La última oración por su franqueza, por su cariz de estrategia secreta,
sorprendió al preso:
—¿Y por qué basta con que finjan; no es eso peligroso para el Gobierno? —dijo Carrillo.
—No —contestó rotundo, ya sentado otra vez en su escritorio, y taladrándole la mirada al tal Carrillo—, una vez que finjan más allá de ciertos límites, la propia vergüenza les cauterizará las ganas de volver a meterse en problemas. Van por lana y son trasquilados. Al principio tratan de confundir poniéndose un disfraz, pero al cabo descubren que han llevado el disfraz demasiado tiempo para quitárselo de un tirón. Si no se reforman, al menos se deforman, cosa que al gobierno le tiene sin cuidado. En otros sitios les matan sin contemplaciones. Nosotros —la voz sonaba implacable— preferimos reformarlos, pero si tratan de engañarnos ellos mismos se deforman —al terminar, introdujo el dedo índice en el cuello apretado de la camisa y estiró la cara y los labios hacia adelante mientras abría los ojos desmesuradamente. El gesto era una involuntaria confirmación de sus razones poderosas y de la certeza con que arropaba sus conclusiones.

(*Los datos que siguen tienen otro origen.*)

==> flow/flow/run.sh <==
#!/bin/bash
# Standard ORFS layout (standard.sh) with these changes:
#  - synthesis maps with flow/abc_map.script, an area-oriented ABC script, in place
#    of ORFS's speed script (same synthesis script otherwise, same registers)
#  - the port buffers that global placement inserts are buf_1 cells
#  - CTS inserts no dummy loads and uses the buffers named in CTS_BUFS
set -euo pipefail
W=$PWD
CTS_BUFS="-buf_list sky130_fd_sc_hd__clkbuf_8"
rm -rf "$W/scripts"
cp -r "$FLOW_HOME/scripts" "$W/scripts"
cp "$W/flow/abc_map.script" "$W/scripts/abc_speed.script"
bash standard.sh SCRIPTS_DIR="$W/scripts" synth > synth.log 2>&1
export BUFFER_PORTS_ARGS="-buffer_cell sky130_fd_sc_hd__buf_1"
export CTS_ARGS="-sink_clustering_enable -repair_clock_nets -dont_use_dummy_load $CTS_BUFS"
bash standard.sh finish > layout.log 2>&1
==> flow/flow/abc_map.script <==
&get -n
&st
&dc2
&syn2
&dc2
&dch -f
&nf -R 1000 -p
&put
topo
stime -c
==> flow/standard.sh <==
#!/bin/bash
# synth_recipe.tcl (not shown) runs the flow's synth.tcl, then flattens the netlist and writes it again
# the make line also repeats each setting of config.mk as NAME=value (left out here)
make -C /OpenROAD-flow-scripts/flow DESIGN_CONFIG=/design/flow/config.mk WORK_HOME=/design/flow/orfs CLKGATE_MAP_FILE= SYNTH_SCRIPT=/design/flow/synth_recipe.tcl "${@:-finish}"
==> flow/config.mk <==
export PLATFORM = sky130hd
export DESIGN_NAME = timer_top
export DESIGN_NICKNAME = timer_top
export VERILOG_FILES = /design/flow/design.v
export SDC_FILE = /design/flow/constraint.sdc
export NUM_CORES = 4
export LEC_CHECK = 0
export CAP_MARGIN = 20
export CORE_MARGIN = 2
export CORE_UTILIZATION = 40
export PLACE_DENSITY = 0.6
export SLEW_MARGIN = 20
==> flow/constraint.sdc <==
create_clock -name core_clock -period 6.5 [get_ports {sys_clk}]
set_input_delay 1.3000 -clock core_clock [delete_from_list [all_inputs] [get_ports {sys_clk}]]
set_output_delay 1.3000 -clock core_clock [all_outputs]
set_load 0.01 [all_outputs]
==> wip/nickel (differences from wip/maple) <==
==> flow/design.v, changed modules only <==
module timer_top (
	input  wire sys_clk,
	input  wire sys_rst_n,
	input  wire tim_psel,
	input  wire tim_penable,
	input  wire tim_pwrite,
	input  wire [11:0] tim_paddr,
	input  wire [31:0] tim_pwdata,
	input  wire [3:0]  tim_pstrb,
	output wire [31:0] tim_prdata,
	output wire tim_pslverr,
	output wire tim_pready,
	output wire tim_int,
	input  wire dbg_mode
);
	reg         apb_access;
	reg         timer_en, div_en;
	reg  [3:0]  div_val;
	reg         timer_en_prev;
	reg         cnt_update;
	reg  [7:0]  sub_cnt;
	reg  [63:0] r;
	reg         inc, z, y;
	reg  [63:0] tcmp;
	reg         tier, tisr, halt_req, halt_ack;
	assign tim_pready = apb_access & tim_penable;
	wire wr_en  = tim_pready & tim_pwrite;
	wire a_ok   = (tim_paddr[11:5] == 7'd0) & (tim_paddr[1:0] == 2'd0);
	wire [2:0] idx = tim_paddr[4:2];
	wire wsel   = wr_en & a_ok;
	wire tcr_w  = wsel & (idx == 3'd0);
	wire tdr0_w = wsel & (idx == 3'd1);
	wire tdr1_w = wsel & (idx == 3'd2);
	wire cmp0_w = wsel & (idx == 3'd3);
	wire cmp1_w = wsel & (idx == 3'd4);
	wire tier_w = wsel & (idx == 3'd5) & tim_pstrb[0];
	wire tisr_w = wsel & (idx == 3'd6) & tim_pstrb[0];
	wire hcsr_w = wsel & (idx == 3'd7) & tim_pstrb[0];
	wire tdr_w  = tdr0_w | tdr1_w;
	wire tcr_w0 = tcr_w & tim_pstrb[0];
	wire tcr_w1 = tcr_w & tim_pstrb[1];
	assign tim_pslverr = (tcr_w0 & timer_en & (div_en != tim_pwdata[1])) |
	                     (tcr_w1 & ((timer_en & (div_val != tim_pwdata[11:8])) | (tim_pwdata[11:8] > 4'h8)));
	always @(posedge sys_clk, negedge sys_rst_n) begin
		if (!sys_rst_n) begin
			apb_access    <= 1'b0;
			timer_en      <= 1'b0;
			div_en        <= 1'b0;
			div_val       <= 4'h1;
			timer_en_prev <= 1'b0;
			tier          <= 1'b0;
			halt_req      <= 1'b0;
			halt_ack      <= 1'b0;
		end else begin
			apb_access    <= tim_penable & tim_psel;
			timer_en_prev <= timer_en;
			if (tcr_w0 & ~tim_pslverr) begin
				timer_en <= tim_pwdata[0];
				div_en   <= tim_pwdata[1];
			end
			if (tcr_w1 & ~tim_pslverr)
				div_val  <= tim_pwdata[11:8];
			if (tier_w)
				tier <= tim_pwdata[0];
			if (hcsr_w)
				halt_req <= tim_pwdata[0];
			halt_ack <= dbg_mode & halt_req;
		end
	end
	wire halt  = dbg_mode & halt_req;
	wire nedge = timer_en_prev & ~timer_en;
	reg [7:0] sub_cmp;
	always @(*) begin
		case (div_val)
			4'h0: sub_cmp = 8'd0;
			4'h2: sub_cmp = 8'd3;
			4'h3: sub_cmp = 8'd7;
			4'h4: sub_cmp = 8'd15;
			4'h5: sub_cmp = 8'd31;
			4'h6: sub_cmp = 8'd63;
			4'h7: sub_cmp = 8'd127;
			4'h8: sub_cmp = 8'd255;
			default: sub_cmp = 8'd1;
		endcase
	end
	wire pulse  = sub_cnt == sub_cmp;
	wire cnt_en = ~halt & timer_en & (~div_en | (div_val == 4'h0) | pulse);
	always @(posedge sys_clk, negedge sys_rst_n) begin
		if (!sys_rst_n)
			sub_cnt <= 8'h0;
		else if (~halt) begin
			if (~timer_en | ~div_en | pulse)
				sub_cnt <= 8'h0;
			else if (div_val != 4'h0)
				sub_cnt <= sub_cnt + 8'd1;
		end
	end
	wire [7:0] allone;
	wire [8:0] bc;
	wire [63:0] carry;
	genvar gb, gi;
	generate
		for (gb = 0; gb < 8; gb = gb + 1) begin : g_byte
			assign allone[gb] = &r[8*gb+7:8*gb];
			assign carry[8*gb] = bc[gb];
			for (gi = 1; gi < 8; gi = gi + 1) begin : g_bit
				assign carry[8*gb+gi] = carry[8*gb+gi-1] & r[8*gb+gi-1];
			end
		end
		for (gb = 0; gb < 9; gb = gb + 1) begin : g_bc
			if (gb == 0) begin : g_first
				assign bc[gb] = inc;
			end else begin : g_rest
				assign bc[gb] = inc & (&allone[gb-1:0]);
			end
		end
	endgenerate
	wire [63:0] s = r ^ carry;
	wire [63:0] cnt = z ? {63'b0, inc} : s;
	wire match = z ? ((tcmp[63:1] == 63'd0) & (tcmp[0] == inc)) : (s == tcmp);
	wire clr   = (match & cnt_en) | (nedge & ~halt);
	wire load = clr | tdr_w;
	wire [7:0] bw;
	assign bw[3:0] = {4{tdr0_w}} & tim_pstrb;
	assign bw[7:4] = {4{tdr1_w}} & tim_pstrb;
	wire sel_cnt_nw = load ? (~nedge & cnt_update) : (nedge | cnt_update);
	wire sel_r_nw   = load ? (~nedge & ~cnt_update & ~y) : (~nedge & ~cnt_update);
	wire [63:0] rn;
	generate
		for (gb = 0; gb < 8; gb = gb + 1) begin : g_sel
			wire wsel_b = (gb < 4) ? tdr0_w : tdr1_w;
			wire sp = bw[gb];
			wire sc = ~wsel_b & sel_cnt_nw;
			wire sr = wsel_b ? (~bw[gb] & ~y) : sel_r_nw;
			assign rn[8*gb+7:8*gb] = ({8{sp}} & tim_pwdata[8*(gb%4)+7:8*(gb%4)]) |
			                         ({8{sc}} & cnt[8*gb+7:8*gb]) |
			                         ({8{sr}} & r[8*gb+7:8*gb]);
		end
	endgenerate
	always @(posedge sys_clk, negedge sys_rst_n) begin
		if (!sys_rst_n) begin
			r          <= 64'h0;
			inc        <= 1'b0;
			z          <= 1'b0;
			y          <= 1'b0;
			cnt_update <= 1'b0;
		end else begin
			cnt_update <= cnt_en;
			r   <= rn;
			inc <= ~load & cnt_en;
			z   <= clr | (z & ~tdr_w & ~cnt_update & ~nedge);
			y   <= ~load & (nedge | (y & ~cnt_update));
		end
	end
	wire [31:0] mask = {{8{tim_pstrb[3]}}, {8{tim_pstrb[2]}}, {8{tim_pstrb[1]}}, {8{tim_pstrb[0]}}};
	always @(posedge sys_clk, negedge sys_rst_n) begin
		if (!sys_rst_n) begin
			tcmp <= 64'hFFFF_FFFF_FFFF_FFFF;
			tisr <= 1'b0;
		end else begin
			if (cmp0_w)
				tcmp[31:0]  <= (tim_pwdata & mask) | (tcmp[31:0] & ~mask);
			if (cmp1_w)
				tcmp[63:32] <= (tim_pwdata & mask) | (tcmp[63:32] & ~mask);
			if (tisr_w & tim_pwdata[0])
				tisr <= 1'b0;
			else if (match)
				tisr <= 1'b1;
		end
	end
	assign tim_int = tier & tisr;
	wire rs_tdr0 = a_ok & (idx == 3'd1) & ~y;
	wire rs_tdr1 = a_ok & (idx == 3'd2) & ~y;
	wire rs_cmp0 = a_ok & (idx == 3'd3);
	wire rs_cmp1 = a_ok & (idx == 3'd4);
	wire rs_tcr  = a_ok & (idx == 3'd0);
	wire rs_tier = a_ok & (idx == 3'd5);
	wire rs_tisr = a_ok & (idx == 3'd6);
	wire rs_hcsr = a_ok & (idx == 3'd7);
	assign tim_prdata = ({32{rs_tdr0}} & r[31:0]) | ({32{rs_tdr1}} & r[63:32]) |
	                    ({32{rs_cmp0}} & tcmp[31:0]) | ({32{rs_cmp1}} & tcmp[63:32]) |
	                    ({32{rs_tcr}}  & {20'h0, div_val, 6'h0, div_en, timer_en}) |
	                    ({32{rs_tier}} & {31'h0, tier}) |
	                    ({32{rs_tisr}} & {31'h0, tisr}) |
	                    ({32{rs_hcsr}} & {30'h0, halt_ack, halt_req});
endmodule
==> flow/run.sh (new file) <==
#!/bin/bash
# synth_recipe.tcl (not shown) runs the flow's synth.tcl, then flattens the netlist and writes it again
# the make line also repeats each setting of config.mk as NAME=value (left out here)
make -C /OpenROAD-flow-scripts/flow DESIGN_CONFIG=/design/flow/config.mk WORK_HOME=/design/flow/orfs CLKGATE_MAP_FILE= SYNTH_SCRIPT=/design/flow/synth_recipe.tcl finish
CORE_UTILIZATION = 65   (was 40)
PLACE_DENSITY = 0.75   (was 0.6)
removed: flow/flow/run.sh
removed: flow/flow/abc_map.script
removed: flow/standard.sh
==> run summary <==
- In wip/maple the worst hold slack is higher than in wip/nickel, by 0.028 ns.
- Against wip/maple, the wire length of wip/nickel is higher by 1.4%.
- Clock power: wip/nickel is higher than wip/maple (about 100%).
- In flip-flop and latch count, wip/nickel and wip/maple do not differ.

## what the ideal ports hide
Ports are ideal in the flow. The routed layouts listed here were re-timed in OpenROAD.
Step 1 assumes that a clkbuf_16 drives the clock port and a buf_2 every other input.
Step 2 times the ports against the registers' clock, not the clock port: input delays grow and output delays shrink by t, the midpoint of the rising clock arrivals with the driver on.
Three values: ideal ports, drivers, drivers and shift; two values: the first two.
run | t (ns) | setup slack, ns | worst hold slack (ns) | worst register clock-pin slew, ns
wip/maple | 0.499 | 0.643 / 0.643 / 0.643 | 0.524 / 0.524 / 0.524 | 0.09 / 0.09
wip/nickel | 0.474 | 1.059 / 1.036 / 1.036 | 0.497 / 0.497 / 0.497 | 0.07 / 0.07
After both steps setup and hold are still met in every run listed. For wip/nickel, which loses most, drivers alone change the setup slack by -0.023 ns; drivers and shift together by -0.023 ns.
What follows belongs to an exercise in optimizing a design on an open flow for small area; a production flow would make more cautious choices.
In this exercise RTL edits were held to simulation tests only and were not proved equivalent to the original.
Power figures rest on the tool's default switching activity, not on a simulated workload.

== before ==
// smart_pill_box
module smart_pill_box(
	input              clk,
	input              rst_n,
	input      [4:1]   c,
	output     [4:1]   r,
	output             lcd_rs,
	output             lcd_rw,
	output             lcd_en,
	output     [7:0]   lcd_data,
	output             beep,
	output     [7:0]   row,
	output     [7:0]   r_col,
	output     [7:0]   g_col
	);
wire [3:0]  kcode;
wire        kev;
wire [1:0]  mode, index;
wire [19:0] xd;
wire        xd_bl, xd_on;
wire [2:0]  rstate;
wire        gstate;
wire        alarm_ctl;
wire [127:0] codes;
scankeyboard_debounce scankeyboard_debounce_inst(
	.clk(clk), .rst_n(rst_n), .r(r), .c(c), .kcode(kcode), .kev(kev));
smart_pill_box_ctl smart_pill_box_ctl_inst(
	.clk(clk), .rst_n(rst_n), .kcode(kcode), .kev(kev),
	.mode(mode), .index(index), .xd(xd), .xd_bl(xd_bl), .xd_on(xd_on),
	.rstate(rstate), .gstate(gstate), .alarm_ctl(alarm_ctl));
lattic lattic_inst(
	.clk(clk), .rst_n(rst_n), .rstate(rstate), .gstate(gstate),
	.alarm_ctl(alarm_ctl), .row(row), .r_col(r_col), .g_col(g_col), .beep(beep));
lcd1602_display lcd1602_display_inst(
	.mode(mode), .index(index), .xd(xd), .xd_bl(xd_bl), .xd_on(xd_on),
	.codes(codes));
lcd1602_driver lcd1602_driver_inst(
	.clk(clk), .rst_n(rst_n), .codes(codes), .lcd_rs(lcd_rs), .lcd_rw(lcd_rw), .lcd_en(lcd_en),
	.lcd_data(lcd_data));
endmodule
Size: about 46 I/O pins, ~20,000 sq um of cells after synthesis.
clock: 12.0 ns
lec_check: 0
abc_area: 1
cap_margin: 20
core_margin: 2
core_utilization: 60
cts_buf_list: sky130_fd_sc_hd__clkbuf_16
cts_cluster_diameter: 80
cts_cluster_size: 24
slew_margin: 20
standard.sh (not shown) runs the stock make flow with config.mk's settings and CLKGATE_MAP_FILE= SYNTH_SCRIPT=/design/flow/synth_recipe.tcl, a recipe that flattens the netlist after the stock synthesis.
==> flow/flow/run.sh <==
#!/bin/bash
# Layout flow: the standard synthesis, then the combinational logic of
# that netlist is mapped again with a stronger ABC script (the registers,
# their names and cell types are kept as they are), then the standard
# layout from floorplan to finish on the new netlist. Clock tree synthesis
# takes its options from flow/cts_args (ORFS's CTS_ARGS) and port buffering
# from flow/buffer_ports_args (ORFS's BUFFER_PORTS_ARGS) when they exist.
set -euo pipefail
W=$(pwd)
F=$W/flow
R=$W/orfs/results/$FLOW_PLATFORM/smart_pill_box/base
LIB=$FLOW_HOME/platforms/sky130hd/lib/sky130_fd_sc_hd__tt_025C_1v80.lib

bash standard.sh synth > $W/synth.log 2>&1

cp $R/1_2_yosys.v $W/std_synth.v
# register cell types of the standard synthesis, kept as black boxes
FLOPS=$(grep -o 'sky130_fd_sc_hd__[a-z0-9_]*' $W/std_synth.v | sort -u | grep -E '__(df|sdf|edf|dl)' | tr '\n' ' ')
DONT_USE=$(sed -n '/DONT_USE_CELLS/,/^$/p' $FLOW_HOME/platforms/sky130hd/config.mk | tr -d '\\' | tr ' \t' '\n\n' | grep '^sky130' | sed 's/^/-dont_use /' | tr '\n' ' ')
cat > $W/remap.ys <<EOT
read_liberty -ignore_miss_func $LIB
read_verilog $W/std_synth.v
hierarchy -top $FLOW_TOP
setattr -mod -set keep_hierarchy 1 $FLOPS
flatten
opt_clean
tee -o $W/remap_before.txt stat -liberty $LIB
abc -liberty $LIB $DONT_USE -script $F/remap.abc
opt_clean -purge
splitnets
opt_clean -purge
hilomap -singleton -hicell sky130_fd_sc_hd__conb_1 HI -locell sky130_fd_sc_hd__conb_1 LO
insbuf -buf sky130_fd_sc_hd__buf_4 A X
select $FLOW_TOP
tee -o $W/remap_after.txt stat -liberty $LIB
write_verilog -noattr -nohex -nodec -selected $W/remapped.v
EOT
yosys -s $W/remap.ys > $W/remap.log 2>&1

cp $W/remapped.v $R/1_2_yosys.v
rm -f $R/1_synth.odb $R/1_synth.sdc
if [[ -f $F/cts_args ]]; then
  export CTS_ARGS="$(cat $F/cts_args)"
fi
if [[ -f $F/buffer_ports_args ]]; then
  export BUFFER_PORTS_ARGS="$(cat $F/buffer_ports_args)"
fi
bash standard.sh finish > $W/finish.log 2>&1
==> flow/flow/buffer_ports_args <==
-buffer_cell sky130_fd_sc_hd__buf_1
==> flow/flow/cts_args <==
-sink_clustering_enable -repair_clock_nets -sink_clustering_size 24 -sink_clustering_max_diameter 80 -buf_list sky130_fd_sc_hd__clkbuf_16 -dont_use_dummy_load
==> flow/flow/remap.abc <==
strash
&get -n
&fraig -x
&deepsyn -T 60
&put
strash
&get -n
&dch -f
&nf -a -R 1000
&put
strash
&get -n
&dch -f
&nf -a -R 1000
&put
> inputs changed (before -> after)
--- a/flow/design.v
+++ b/flow/design.v
@@ -27,38 +27,37 @@
 	input [4:1] p;    
 	case (p)
 	4'b0000: classify = 3'b000;
 	4'b0001: classify = 3'b100;
 	4'b0010: classify = 3'b101;
 	4'b0100: classify = 3'b110;
 	4'b1000: classify = 3'b111;
 	default: classify = 3'b001;
 	endcase
 endfunction
-wire [2:0] k1 = classify(~c & n1);
-wire [2:0] k2 = classify(~c & n2);
-wire [2:0] k3 = classify(~c & n3);
-wire [2:0] k4 = classify(~c & n4);
+wire [4:1] smp = r_n & ~r;
+wire [4:1] nsel = ({4{smp[1]}} & n1) | ({4{smp[2]}} & n2) | ({4{smp[3]}} & n3) | ({4{smp[4]}} & n4);
+wire [2:0] k = classify(~c & nsel);
 always @(posedge clk or negedge rst_n)
 	if (!rst_n) begin
 		n1 <= 4'd0; n2 <= 4'd0; n3 <= 4'd0; n4 <= 4'd0;
 		cls1 <= 3'd0; cls2 <= 3'd0; cls3 <= 2'd0; cls4 <= 2'd0;
 	end else begin
-		if (r_n[1] & ~r[1]) begin n1 <= ~c; cls1 <= k1; end
-		if (r_n[2] & ~r[2]) begin n2 <= ~c; cls2 <= k2; end
-		if (r_n[3] & ~r[3]) begin
+		if (smp[1]) begin n1 <= ~c; cls1 <= k; end
+		if (smp[2]) begin n2 <= ~c; cls2 <= k; end
+		if (smp[3]) begin
 			n3 <= ~c;
-			cls3 <= k3[2] ? ((k3[1:0] == 2'd0) ? 2'd1 : 2'd2) : {k3[0], k3[0]};
+			cls3 <= k[2] ? ((k[1:0] == 2'd0) ? 2'd1 : 2'd2) : {k[0], k[0]};
 		end
-		if (r_n[4] & ~r[4]) begin
+		if (smp[4]) begin
 			n4 <= ~c;
-			cls4 <= k4[2] ? 2'd1 : {k4[0], k4[0]};
+			cls4 <= k[2] ? 2'd1 : {k[0], k[0]};
 		end
 	end
 always @(posedge clk or negedge rst_n)
 	if (!rst_n)
 		kf <= 4'b0000;
 	else begin
 		if (~r[1]) kf[0] <= (cls1 != 3'd0);
 		if (~r[2]) kf[1] <= (cls2 != 3'd0);
 		if (~r[3]) kf[2] <= (cls3 != 2'd0);
 		if (~r[4]) kf[3] <= (cls4 != 2'd0);
@@ -119,26 +118,35 @@
 reg  [9:0] t1s;
 reg  [8:0] t500;
 reg  [7:0] t250;
 wire clk_1hz = (t1s == T1_END);
 wire clk_2hz = (t500 == T2_END);
 wire clk_4hz = (t250 == T4_END);
 wire [9:0] t1s_nx  = {t1s[8:0], ~(t1s[2] ^ t1s[9])};
 wire [8:0] t500_nx = {t500[7:0], ~(t500[3] ^ t500[8])};
 wire [7:0] t250_nx = {t250[6:0], ~(t250[0] ^ t250[1] ^ t250[6] ^ t250[7])};
 assign alarm_ctl = |af;
-wire [3:0] aidx = {2'b00, index} + (mode == 2'd2 ? 4'd3 : mode == 2'd3 ? 4'd6 : 4'd0);
-wire [4:0] sel_h  = ah[aidx];
-wire [5:0] sel_m  = am[aidx];
-wire [5:0] sel_s  = as[aidx];
-wire       sel_on = on[aidx];
-wire [8:0] asel = (mode == 2'd0) ? 9'd0 : (9'd1 << aidx);
+wire [17:0] bx [0:2];
+genvar gb;
+generate for (gb = 0; gb < 3; gb = gb + 1) begin : rd
+	assign bx[gb] = (index == 2'd0) ? {on[3*gb],   ah[3*gb],   am[3*gb],   as[3*gb]} :
+	                (index == 2'd1) ? {on[3*gb+1], ah[3*gb+1], am[3*gb+1], as[3*gb+1]} :
+	                                  {on[3*gb+2], ah[3*gb+2], am[3*gb+2], as[3*gb+2]};
+end endgenerate
+wire [17:0] selv = (mode == 2'd2) ? bx[1] : (mode == 2'd3) ? bx[2] : bx[0];
+wire [4:0] sel_h  = selv[16:12];
+wire [5:0] sel_m  = selv[11:6];
+wire [5:0] sel_s  = selv[5:0];
+wire       sel_on = selv[17];
+wire [2:0] mdec = {mode == 2'd3, mode == 2'd2, mode == 2'd1};
+wire [2:0] idec = {index == 2'd2, index == 2'd1, index == 2'd0};
+wire [8:0] asel = {{3{mdec[2]}} & idec, {3{mdec[1]}} & idec, {3{mdec[0]}} & idec};
 wire time_mode = (mode == 2'd0);
 wire chg0 = (change == 3'd0);
 wire [1:0] mode_n = (kf[3] & chg0) ? mode + 2'd1 : mode;
 wire to_time = (mode_n == 2'd0);
 wire [4:0] src_h = to_time ? hour : sel_h;
 wire [5:0] src_m = to_time ? min  : sel_m;
 wire [5:0] src_s = to_time ? sec  : sel_s;
 wire [5:0] fv   = (change == 3'd1) ? {1'b0, src_h} : (change == 3'd2) ? src_m : src_s;
 wire [5:0] fmax = (change == 3'd1) ? 6'd23 : 6'd59;
 wire [5:0] fnew = kf[1] ? ((fv == fmax) ? 6'd0 : fv + 6'd1)
==> summary.txt <==
after finished end to end and its layout was clean on timing, DRC and antenna.
Between after and before, the worst slack on hold paths figures differ only marginally.
Setup slack of the critical path after layout: after vs before down 0.45 ns
before → after: area of the mapped netlist went down by 1.0%, internal reg-to-reg setup slack went down 0.45 ns, average via count per standard cell went up, required time of the critical path moved down, area growth from synthesis to layout -0.31 points.
Total met2 wirelength after detailed routing, after vs before: down by a few percent
Diff before -> after: sequential logic power held steady, initial core utilization moved up, routed wire length went up.

==> what the ideal ports hide <==
Ports are ideal in the flow. The routed layouts listed here were re-timed in OpenROAD. Step 1 (the two cells are an assumption about what drives the block):
set clk [get_ports {clk}]
set_driving_cell -lib_cell sky130_fd_sc_hd__clkbuf_16 $clk
set_driving_cell -lib_cell sky130_fd_sc_hd__buf_2 [delete_from_list [all_inputs] $clk]
Step 2 times the ports against the registers' clock, not the clock port: input delays grow and output delays shrink by t, the midpoint of the rising clock arrivals with the driver on. a / b / c = ideal ports / drivers / drivers and shift; a / b = the first two.
run	shift t [ns]	slack for setup (ns)	worst data-port slew with drivers (ns)
before	0.601	5.829 / 5.829 / 5.829	0.03
after	0.597	5.379 / 5.379 / 5.379	0.03
After both steps setup and hold are still met in every run listed.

Ernesto Carrillo descubrió que era absurdo mantener el tono de sorna frente al funcionario Barniol. Se dio cuenta (y lo lamentó) que su inveterada costumbre de menospreciar a la gente, especialmente a los funcionarios de cualquier naturaleza, podía traer equivocaciones innecesarias. Barniol se puso de pie y se dirigió a un mueble empotrado en la pared. Extrajo una botella de coñac y dos copas.
—Beba —dijo, y le alargó la copa al tal Carrillo.
—No, gracias —dijo Carrillo disminuido.
—Beba, hombre —insistió Barniol con vigor, sin aceptar la negativa. El tal Carrillo sacó de su cuerpo un brazo flaco y largo que obedeció con un silencio velludo.
—¿Y por qué me cuenta todo esto a mí? —preguntó Carrillo paseando los ojos por el licor.
—Por varias razones —el funcionario Barniol se frotó las manos con la mirada—, primero, porque su extracción revolucionaria y su expediente de lucha y sus antecedentes familiares lo definen como un hombre del Gobierno y no de la oposición, aunque usted haya tomado el camino contrario —Barniol notó que el tal Carrillo le pidió con un movimiento de la comisura de los labios que abandonase la insincera lista de elogios; tomó nota mentalmente y pasó al punto siguiente—; segundo, porque con el grado de influencia que usted tiene entre los presos mi labor se aceleraría. De todas maneras se reformarán…
—O se deformarán —interrumpió Carrillo.
—De acuerdo, o se deformarán. Pero lo harán con usted o a pesar de usted. Yo quiero que razone, que piense con la frialdad con que se piensan estas cosas y que abrevie un trámite engorroso para todos.
—No cuente conmigo para eso. Además, le seré franco: me opondré resueltamente y con todo el peso de ese grado de influencia que usted dice que tengo —le temblaba la voz. Después de decirlo experimentó temor y satisfacción a un tiempo. Se reconoció a sí mismo. Se vio como se quería ver. Se oyó como se imaginaba. Pero no pudo evitar la duda sobre la naturaleza más íntima de lo que decía. Temió jugar al héroe, luego se sintió cabal, auténtico otra vez.
—Le costará trabajo —dijo Barniol sin alterar un músculo de la cara y mirando entretenido la ceniza del tabaco que acababa de encender—. Eso era fácil regresando de la celda de castigo con la cabeza rota y en andrajos. Ahora usted regresará a su galera sin un rasguño, tras haber conversado un buen rato con el Alcaide y con un aliento a buen coñac que se lo descubrirán antes de dar dos pasos. Así es difícil convocar a la rebeldía. ¡ESCOLTA! —gritó resuelto poniéndose de pie. Ernesto Carrillo se incorporó confundido.